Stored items

Segment Open

===== src/sv/ffda_pkg.sv =====
// ----------------------------------------------------------------------------
// ffda_pkg: shared types and constants for the float to decimal text block
// Holds field widths, ASCII codes, sequencer states, the control bundles
// between the sequencer and its datapath units, and the power-of-ten table.
// ----------------------------------------------------------------------------
package ffda_pkg;

  localparam int MAX_DIGITS_DEF = 45;

  localparam int FLOAT_W = 32;
  localparam int EXP_W   = 8;
  localparam int FRAC_W  = 23;
  localparam int MANT_W  = FRAC_W + 1;
  localparam int POW_W   = 20;               // holds 10^6
  localparam int PROD_W  = MANT_W + POW_W;   // scaled mantissa
  localparam int SH_W    = 9;                // signed binary exponent of the mantissa
  localparam int ZERO_W  = 7;                // trailing zero bits, at most 104
  localparam int CNT_W   = 8;                // conversion steps, at most 148
  localparam int PREC_W  = 3;
  localparam int CHAR_W  = 8;

  localparam logic [EXP_W-1:0]  EXP_ALL_ONES = 8'hFF;
  localparam logic [SH_W-1:0]   DENORM_SHIFT = 9'h16B;   // -149
  localparam logic [SH_W-1:0]   NORM_OFFSET  = 9'd150;   // bias plus fraction width
  localparam logic [PREC_W-1:0] PREC_RESET   = 3'd3;
  localparam logic [PREC_W-1:0] PREC_MIN     = 3'd1;
  localparam logic [PREC_W-1:0] PREC_MAX     = 3'd6;

  localparam logic [CHAR_W-1:0] CH_MINUS = 8'h2D;
  localparam logic [CHAR_W-1:0] CH_DOT   = 8'h2E;
  localparam logic [CHAR_W-1:0] CH_ZERO  = 8'h30;
  localparam logic [CHAR_W-1:0] CH_LC_A  = 8'h61;
  localparam logic [CHAR_W-1:0] CH_LC_F  = 8'h66;
  localparam logic [CHAR_W-1:0] CH_LC_I  = 8'h69;
  localparam logic [CHAR_W-1:0] CH_LC_N  = 8'h6E;

  localparam logic [1:0] SPEC_FIRST_SIGNED = 2'd0;
  localparam logic [1:0] SPEC_FIRST        = 2'd1;
  localparam logic [1:0] SPEC_LAST         = 2'd3;

  typedef enum logic [2:0] {
    ST_IDLE,
    ST_MUL,
    ST_ALIGN,
    ST_CONV,
    ST_SKIP,
    ST_DIGIT,
    ST_SPEC
  } state_t;

  typedef struct packed {
    logic mul_en;
    logic align_en;
    logic shift_en;
  } scale_ctrl_t;

  typedef struct packed {
    logic clear;
    logic dabble;
    logic bit_in;
    logic digit_shift;
  } bcd_ctrl_t;

  function automatic logic [POW_W-1:0] pow10(input logic [PREC_W-1:0] p);
    logic [POW_W-1:0] v;
    unique case (p)
      3'd1:    v = 20'd10;
      3'd2:    v = 20'd100;
      3'd3:    v = 20'd1000;
      3'd4:    v = 20'd10000;
      3'd5:    v = 20'd100000;
      3'd6:    v = 20'd1000000;
      default: v = 20'd1;
    endcase
    return v;
  endfunction

  // Text of a non-finite value: "-inf" runs from index 0, "inf" and "nan" from 1.
  function automatic logic [CHAR_W-1:0] spec_char(input logic is_nan, input logic [1:0] idx);
    logic [CHAR_W-1:0] c;
    unique case (idx)
      2'd0:    c = CH_MINUS;
      2'd1:    c = is_nan ? CH_LC_N : CH_LC_I;
      2'd2:    c = is_nan ? CH_LC_A : CH_LC_N;
      default: c = is_nan ? CH_LC_N : CH_LC_F;
    endcase
    return c;
  endfunction

endpackage


===== src/sv/ffda_scale.sv =====
// ----------------------------------------------------------------------------
// ffda_scale: mantissa scaling and alignment unit
// Multiplies the mantissa by 10^precision, rounds away the negative binary
// exponent half-up, then shifts the result out MSB first, one bit per beat.
// ----------------------------------------------------------------------------
module ffda_scale (
  input  logic                          clk,
  input  ffda_pkg::scale_ctrl_t         ctrl,
  input  logic [ffda_pkg::FLOAT_W-1:0]  float_bits,
  input  logic [ffda_pkg::PREC_W-1:0]   prec,
  output logic                          msb,
  output logic [ffda_pkg::ZERO_W-1:0]   zeros
);
  import ffda_pkg::*;

  logic [EXP_W-1:0]   exp_f;
  logic [MANT_W-1:0]  mant;
  logic [SH_W-1:0]    sh_c;
  logic [PROD_W-1:0]  prod_c;
  logic [PROD_W-1:0]  prod_r;
  logic [SH_W-1:0]    sh_r;
  logic [PROD_W-1:0]  base_r;
  logic [PROD_W-1:0]  base_nxt;
  logic [SH_W-1:0]    neg_sh;
  logic [CNT_W-1:0]   r_amt;
  logic [PROD_W:0]    half;
  logic [PROD_W:0]    sum;
  logic [PROD_W:0]    shifted;

  assign exp_f  = float_bits[FLOAT_W-2 -: EXP_W];
  assign mant   = (exp_f == '0) ? {1'b0, float_bits[FRAC_W-1:0]}
                                : {1'b1, float_bits[FRAC_W-1:0]};
  assign sh_c   = (exp_f == '0) ? DENORM_SHIFT : ({1'b0, exp_f} - NORM_OFFSET);
  assign prod_c = PROD_W'(mant) * PROD_W'(pow10(prec));

  // Right shift with half-up rounding; anything at or past PROD_W+1 rounds to zero.
  assign neg_sh  = '0 - sh_r;
  assign r_amt   = neg_sh[CNT_W-1:0];
  assign half    = {{PROD_W{1'b0}}, 1'b1} << (r_amt - CNT_W'(1));
  assign sum     = {1'b0, prod_r} + half;
  assign shifted = sum >> r_amt;

  always_comb begin
    if (!sh_r[SH_W-1]) begin
      base_nxt = prod_r;
    end else if (r_amt > CNT_W'(PROD_W)) begin
      base_nxt = '0;
    end else begin
      base_nxt = shifted[PROD_W-1:0];
    end
  end

  always_ff @(posedge clk) begin
    if (ctrl.mul_en) begin
      prod_r <= prod_c;
      sh_r   <= sh_c;
    end
    if (ctrl.align_en) begin
      base_r <= base_nxt;
    end else if (ctrl.shift_en) begin
      base_r <= {base_r[PROD_W-2:0], 1'b0};
    end
  end

  assign msb   = base_r[PROD_W-1];
  assign zeros = sh_r[SH_W-1] ? '0 : sh_r[ZERO_W-1:0];

endmodule


===== src/sv/ffda_bcd.sv =====
// ----------------------------------------------------------------------------
// ffda_bcd: shift-and-add-3 binary to BCD converter
// Takes one binary bit per beat, MSB first, into a packed BCD register, and
// later hands its digits out from the top one digit per beat.
// ----------------------------------------------------------------------------
module ffda_bcd #(
  parameter int MAX_DIGITS = ffda_pkg::MAX_DIGITS_DEF
) (
  input  logic                clk,
  input  ffda_pkg::bcd_ctrl_t ctrl,
  output logic [3:0]          top_digit
);
  import ffda_pkg::*;

  localparam int BCD_W = 4 * MAX_DIGITS;

  logic [BCD_W-1:0] bcd_r;
  logic [BCD_W-1:0] adj;

  // Each digit of five or more gets three added so the doubling carries in decimal.
  always_comb begin
    for (int i = 0; i < MAX_DIGITS; i++) begin
      if (bcd_r[4*i +: 4] >= 4'd5) begin
        adj[4*i +: 4] = bcd_r[4*i +: 4] + 4'd3;
      end else begin
        adj[4*i +: 4] = bcd_r[4*i +: 4];
      end
    end
  end

  always_ff @(posedge clk) begin
    priority if (ctrl.clear) begin
      bcd_r <= '0;
    end else if (ctrl.dabble) begin
      bcd_r <= {adj[BCD_W-2:0], ctrl.bit_in};
    end else if (ctrl.digit_shift) begin
      bcd_r <= {bcd_r[BCD_W-5:0], 4'd0};
    end
  end

  assign top_digit = bcd_r[BCD_W-1 -: 4];

endmodule


===== src/sv/float_to_fixed_decimal_ascii.sv =====
// ----------------------------------------------------------------------------
// float_to_fixed_decimal_ascii: binary32 value to fixed-point decimal text
// A leading '-' is registered out from the multiply state; digits follow the
//   align state, the bit-serial BCD conversion loop, which also runs over Z
//   trailing zero bits (Z is the biased exponent minus 150, or 0 when that is
//   negative), and the skip of leading zeros in the 45-digit output scan. nan
//   and inf skip the conversion. A new value is taken only once busy has fallen.
//   Busy falls as the last character goes onto the outputs.
// Results cannot be stalled by the receiver. Reset sets precision to 3.
// ----------------------------------------------------------------------------
module float_to_fixed_decimal_ascii #(
  parameter int MAX_DIGITS = ffda_pkg::MAX_DIGITS_DEF
) (
  input  logic                         clk,
  input  logic                         rst_n,
  input  logic                         start,
  output logic                         busy,
  input  logic [ffda_pkg::FLOAT_W-1:0] in_float_bits,
  output logic                         out_valid,
  output logic [ffda_pkg::CHAR_W-1:0]  out_character,
  output logic                         out_last,
  input  logic                         cfg_valid,
  output logic                         cfg_ready,
  input  logic [ffda_pkg::PREC_W-1:0]  cfg_precision
);
  import ffda_pkg::*;

  localparam int RW = $clog2(MAX_DIGITS + 1);

  state_t             state_r, state_nxt;
  logic [PREC_W-1:0]  prec_r;
  logic [PREC_W-1:0]  p_r, p_nxt;
  logic [FLOAT_W-1:0] float_r, float_nxt;
  logic [CNT_W-1:0]   cnt_r, cnt_nxt;
  logic [RW-1:0]      rem_r, rem_nxt;
  logic               dot_r, dot_nxt;
  logic [1:0]         idx_r, idx_nxt;
  logic               out_valid_r, out_valid_nxt;
  logic [CHAR_W-1:0]  out_char_r, out_char_nxt;
  logic               out_last_r, out_last_nxt;

  scale_ctrl_t        scale_ctrl;
  bcd_ctrl_t          bcd_ctrl;
  logic               msb;
  logic [ZERO_W-1:0]  zeros;
  logic [3:0]         top_digit;

  logic               prec_ok;
  logic               in_sign, in_frac_zero, in_special;
  logic               cur_sign, cur_nan;
  logic               skip_zero;
  logic               dot_due;

  assign prec_ok      = (prec_r >= PREC_MIN) && (prec_r <= PREC_MAX);
  assign in_sign      = in_float_bits[FLOAT_W-1];
  assign in_frac_zero = (in_float_bits[FRAC_W-1:0] == '0);
  assign in_special   = (in_float_bits[FLOAT_W-2 -: EXP_W] == EXP_ALL_ONES);
  assign cur_sign     = float_r[FLOAT_W-1];
  assign cur_nan      = (float_r[FRAC_W-1:0] != '0);

  // Leading zeros are dropped while more than precision+1 digits remain.
  assign skip_zero = (top_digit == 4'd0) && (rem_r > (RW'(p_r) + RW'(1)));
  assign dot_due   = (rem_r == RW'(p_r)) && !dot_r;

  ffda_scale u_scale (
    .clk        (clk),
    .ctrl       (scale_ctrl),
    .float_bits (float_r),
    .prec       (p_r),
    .msb        (msb),
    .zeros      (zeros)
  );

  ffda_bcd #(
    .MAX_DIGITS (MAX_DIGITS)
  ) u_bcd (
    .clk       (clk),
    .ctrl      (bcd_ctrl),
    .top_digit (top_digit)
  );

  always_comb begin
    state_nxt = state_r;
    p_nxt     = p_r;
    float_nxt = float_r;
    cnt_nxt   = cnt_r;
    rem_nxt   = rem_r;
    dot_nxt   = dot_r;
    idx_nxt   = idx_r;
    unique case (state_r)
      ST_IDLE: begin
        if (start) begin
          p_nxt     = prec_r;
          float_nxt = in_float_bits;
          if (prec_ok) begin
            if (in_special) begin
              state_nxt = ST_SPEC;
              idx_nxt   = (in_frac_zero && in_sign) ? SPEC_FIRST_SIGNED : SPEC_FIRST;
            end else begin
              state_nxt = ST_MUL;
            end
          end
        end
      end
      ST_MUL: begin
        state_nxt = ST_ALIGN;
      end
      ST_ALIGN: begin
        cnt_nxt   = CNT_W'(PROD_W) + CNT_W'(zeros);
        state_nxt = ST_CONV;
      end
      ST_CONV: begin
        cnt_nxt = cnt_r - CNT_W'(1);
        if (cnt_r == CNT_W'(1)) begin
          state_nxt = ST_SKIP;
          rem_nxt   = RW'(MAX_DIGITS);
          dot_nxt   = 1'b0;
        end
      end
      ST_SKIP: begin
        if (skip_zero) begin
          rem_nxt = rem_r - RW'(1);
        end else begin
          state_nxt = ST_DIGIT;
        end
      end
      ST_DIGIT: begin
        if (dot_due) begin
          dot_nxt = 1'b1;
        end else begin
          rem_nxt = rem_r - RW'(1);
          if (rem_r == RW'(1)) begin
            state_nxt = ST_IDLE;
          end
        end
      end
      ST_SPEC: begin
        idx_nxt = idx_r + 2'd1;
        if (idx_r == SPEC_LAST) begin
          state_nxt = ST_IDLE;
        end
      end
      default: begin
        state_nxt = ST_IDLE;
      end
    endcase
  end

  always_comb begin
    out_valid_nxt = 1'b0;
    out_char_nxt  = CH_ZERO;
    out_last_nxt  = 1'b0;
    scale_ctrl    = '0;
    bcd_ctrl      = '0;
    unique case (state_r)
      ST_MUL: begin
        scale_ctrl.mul_en = 1'b1;
        bcd_ctrl.clear    = 1'b1;
        if (cur_sign) begin
          out_valid_nxt = 1'b1;
          out_char_nxt  = CH_MINUS;
        end
      end
      ST_ALIGN: begin
        scale_ctrl.align_en = 1'b1;
      end
      ST_CONV: begin
        scale_ctrl.shift_en = 1'b1;
        bcd_ctrl.dabble     = 1'b1;
        bcd_ctrl.bit_in     = msb;
      end
      ST_SKIP: begin
        bcd_ctrl.digit_shift = skip_zero;
      end
      ST_DIGIT: begin
        out_valid_nxt = 1'b1;
        if (dot_due) begin
          out_char_nxt = CH_DOT;
        end else begin
          out_char_nxt         = CH_ZERO | {4'd0, top_digit};
          out_last_nxt         = (rem_r == RW'(1));
          bcd_ctrl.digit_shift = 1'b1;
        end
      end
      ST_SPEC: begin
        out_valid_nxt = 1'b1;
        out_char_nxt  = spec_char(cur_nan, idx_r);
        out_last_nxt  = (idx_r == SPEC_LAST);
      end
      default: begin
        out_valid_nxt = 1'b0;
      end
    endcase
  end

  always_ff @(posedge clk) begin
    if (!rst_n) begin
      state_r     <= ST_IDLE;
      prec_r      <= PREC_RESET;
      cnt_r       <= '0;
      rem_r       <= '0;
      dot_r       <= 1'b0;
      idx_r       <= '0;
      out_valid_r <= 1'b0;
    end else begin
      state_r     <= state_nxt;
      cnt_r       <= cnt_nxt;
      rem_r       <= rem_nxt;
      dot_r       <= dot_nxt;
      idx_r       <= idx_nxt;
      out_valid_r <= out_valid_nxt;
      if (cfg_valid && cfg_ready) begin
        prec_r <= cfg_precision;
      end
    end
  end

  always_ff @(posedge clk) begin
    p_r        <= p_nxt;
    float_r    <= float_nxt;
    out_char_r <= out_char_nxt;
    out_last_r <= out_last_nxt;
  end

  assign busy          = (state_r != ST_IDLE);
  assign cfg_ready     = 1'b1;
  assign out_valid     = out_valid_r;
  assign out_character = out_char_r;
  assign out_last      = out_last_r;

  // A start beat while idle with a usable precision always starts a sequence.
  a_start_busy: assert property (@(posedge clk) disable iff (!rst_n)
    (start && !busy && prec_r >= PREC_MIN && prec_r <= PREC_MAX) |=> busy)
    else $error("accepted value did not start a sequence");

  // The final character is never directly followed by another one.
  a_last_gap: assert property (@(posedge clk) disable iff (!rst_n)
    (out_valid && out_last) |=> !out_valid)
    else $error("character emitted right after the final one");

  a_conv_cnt: assert property (@(posedge clk) disable iff (!rst_n)
    (state_r == ST_CONV) |-> (cnt_r != '0))
    else $error("conversion step counter underflow");

  a_digit_rem: assert property (@(posedge clk) disable iff (!rst_n)
    (state_r == ST_DIGIT) |-> (rem_r != '0))
    else $error("digit output with no digits remaining");

endmodule


===== config.mk =====
export PLATFORM = sky130hd
export DESIGN_NAME = float_to_fixed_decimal_ascii
export DESIGN_NICKNAME = d
export VERILOG_FILES = /design/src/sv/ffda_pkg.sv /design/src/sv/ffda_scale.sv /design/src/sv/ffda_bcd.sv /design/src/sv/float_to_fixed_decimal_ascii.sv
export SDC_FILE = /design/constraint.sdc
export NUM_CORES = 2
export LEC_CHECK = 0
export BUFFER_PORTS_ARGS = -buffer_cell sky130_fd_sc_hd__clkbuf_2
export CORE_UTILIZATION = 30
export CTS_BUF_LIST = sky130_fd_sc_hd__clkbuf_4
export DETAILED_ROUTE_END_ITERATION = 16
export PLACE_DENSITY = 0.47
export SYNTH_ARGS = -nofsm -noshare
export SYNTH_HDL_FRONTEND = slang
export SYNTH_HIERARCHICAL = 1
export SYNTH_SLANG_ARGS = --single-unit

===== constraint.sdc =====
create_clock -name clk -period 20.7 [get_ports clk]
set_clock_uncertainty 0.2 [all_clocks]
set_input_delay 1.035 -clock clk [delete_from_list [all_inputs] [get_ports clk]]
set_output_delay 1.035 -clock clk [all_outputs]
set_load 0.02 [all_outputs]

# Word level (Yosys, flattened, before mapping)

Cells that the tools add are included.

Mux-type cells: 93
Add/subtract/negate cells: 54
Reductions and logical operators: 24
Magnitude comparators: 49
Equality and inequality tests: 29
Shift-type cells: 2
Multipliers: 1

Operator list:

| operator             | number |
|---|---|
| $mux 180             | 2 |
| $mux 4               | 46 |
| $ge 4x3->1 const B   | 45 |
| $add 4x2->4 const B  | 44 |
| $mux 44              | 4 |
| $pmux 20 s6          | 1 |
| $add 44x45->45       | 1 |
| $shl 1x8->45 const A | 1 |
| $shr 45x8->44        | 1 |
| $mul 24x20->44       | 1 |
| $pmux 7 s3           | 2 |
| $mux 3               | 10 |
| $mux 24              | 1 |
| $logic_not 23->1     | 1 |
| $reduce_bool 23->1   | 1 |
| $pmux 3 s7           | 1 |
| $ne 2x2->1 const B   | 10 |
| $eq 3x3->1 const B   | 6 |
| $mux 6               | 3 |
| $pmux 6 s3           | 1 |
| $pmux 8 s2           | 1 |
| $sub 8x1->8 const B  | 2 |
| $eq 3x2->1 const B   | 4 |
| $mux 5               | 2 |
| other kinds (36)     | 61 |

Output and inout bits: 12
Register bits after elaboration: 345

# Logic depth before layout (Yosys ltp)

Depth after elaboration: 8
Mapped depth: 33

# By module

Netlist, hierarchy kept.

Modules (own cells, without submodules):

| module                       | seq. area each (um2) | area an instance (um2) | instances | cells an instance |
|---|---|---|---|---|
| ffda_scale                   | 2912.8               | 24921.4                | 1         | 2936 |
| ffda_bcd                     | 3603.5               | 12189.2                | 1         | 1372 |
| float_to_fixed_decimal_ascii | 1671.6               | 3248.1                 | 1         | 316 |

# Worst setup path before layout

No wires, ideal clock.

Path type: register to register
Start point: register p_r[2]
End point: register u_scale.prod_r[42], data pin
Setup slack: 11.987 ns
Data arrival time: 8.256 ns
Stages on the path, launching flop included: 31
Period minus slack after synthesis: 8.713 ns
Library setup time: 0.258 ns
Data required time: 20.242 ns
Cells stage by stage: edfxtp_1 clkbuf_1 and3b_1 clkbuf_1 clkbuf_1 clkbuf_1 and2_1 inv_1 fa_1 inv_1 fa_1 fa_1 fa_1 fa_1 fa_1 inv_1 fa_1 inv_1 ha_1 a21o_1 a21o_1 a221oi_1 o31ai_1 a41oi_1 a21oi_1 a21o_1 a41o_1 o41ai_1 o2111ai_1 a21oi_1 xnor2_1

Word-level cells in the longest chain between the ends: 3
Elaborated cells on any way between the ends: 8
Those cells by class: mul: 1; eq/ne: 6; mux: 1

Ends and longest elaborated chain:

| element                            | line                                | source |
|---|---|---|
| start, declared                    | float_to_fixed_decimal_ascii.sv:32  | `logic [PREC_W-1:0] p_r, p_nxt;` |
| start signal, assigned             | float_to_fixed_decimal_ascii.sv:219 | `p_r <= p_nxt;` |
| $eq 3x3->1 (tied with other cells) | ffda_pkg.sv:66                      | `unique case (p)` |
| $pmux 20 s6 *                      | ffda_pkg.sv:66                      |  |
| $mul 24x20->44 *                   | ffda_scale.sv:34                    | `assign prod_c = PROD_W'(mant) * PROD_W'(pow10(prec));` |
| net u_scale.prod_c[42]             | ffda_scale.sv:19                    | `logic [PROD_W-1:0] prod_c;` |
| end signal, assigned               | ffda_scale.sv:55                    | `prod_r <= prod_c;` |
| end, declared                      | ffda_scale.sv:20                    | `logic [PROD_W-1:0] prod_r;` |

The timed path passes the listed nets; every way through them passes the cells marked *.
A chain may end at the register's enable or synchronous reset.

# Worst setup path after layout

Start point: register p_r[0]
End point: register u_scale.prod_r[42], data pin

The elaborated chain is that of the path after synthesis.

==> out/qor.txt <==
Flops & latches, synth: 343
Post-synthesis sequential area ratio: 20.29%
Commonest cells after routing, fill and taps aside: inv_1, fa_1, ha_1
CTS H-tree lvls: 3
# rows: 134
Ys async rst share: 0%
Least-Margin Pin Slew: 1072 ps
Most used DFF post-synth: dfxtp_1
Max-cap violations: 0
Fraction of layout cells with a size suffix above 1: 7.841%
PortBufs: 47
Ports: 51
Reg2Reg Depth: 29
Pin count of the biggest net entering global routing: 228
Die W: 368.8 um
Crit path kind: reg -> reg
Max Fclk: 0.1012 GHz
Distinct cell type count after synthesis: 109
Clock transition at path regs: 60 ps
Die area: 136,000 um2
Grt ovf: 0
CP max FO: 32
Hold crit path type: in -> reg
Via-per-instance ratio: 5.397
Setup Fix Bufs, Post-CTS: 0
Setup WS pre-CTS: 10,860 ps
Critical Path Max Stage Delay: 990 ps
GRT Overall Usage: 18.84%
Clock tree buffer depth: 3
Total CTS buffers: 100
Setup crit start kind: flop
Crit path top cell by count: fa_1
RSZ-0062 raised after global routing: no
Placed wire-length estimate: 96.07 mm
Worst EP required: 21,120 ps
Post-Syn Instances: 4,624
Final number of setup-violating endpoints: 0
Global-route wire length before repair: 203.1 mm
WHS: 132.2 ps
Final Hold Fails: 0
R2R Path End: u_scale/prod_r[42]
Critical path capture point type: flop
Critical path arrival: 10,300 ps
Setup tns final: 0 ps
CP endpoint: u_scale/prod_r[42]
Slowest cell on the critical path: edfxtp_1
FF-to-FF Start: p_r[0]
Clock Latency Late Sink: 970 ps
Commonest non-fill, non-tap cell in the layout: inv_1
DRT Wirelength: 129.7 mm
Crit path time final: 9881 ps
Antenna violations before repair: 4
Warnings, synthesis: 6
Nets@finish: 5,274
Max-slew headroom: 28.50%
PnR worst setup slack: 10,820 ps
Routed WL per cell: 20.22 um
Number of synthesized flops with an enable pin: 132
Tcrit/Tclk final: 47.73%
DR iter-0 viols: 2,768
Vias: 34,620
Initial DRT Pass Iterations: 5
Vias in the first global route: 33,910
Die height: 368.8 um
Final RePlAce weighted congestion: 0.9185
Area Overhead vs Synth: 7.983%
Core box area: 133,500 um2
Sink Count: 343
CTS tree: built
Status: completed
Initial Util: 30.24%
Post-synthesis cell area: 40,360 um2
Worst setup path startpoint: p_r[0]
Hold_sp: in_float_bits[2]
DRC Markers: 0
Pins Over Slew Limit: 0
Reg2reg setup slack: 10,820 ps
Antenna Violating Nets Remaining: 0
CTS resizes: 0
Mapped Avg Cell Area: 8.728 um2
Root Buffer: clkbuf_4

Segment Closed

- What you need to do:
Every line above that holds the string "Yosys" should be returned.

- Response area:
# Word level (Yosys, flattened, before mapping)
# Logic depth before layout (Yosys ltp)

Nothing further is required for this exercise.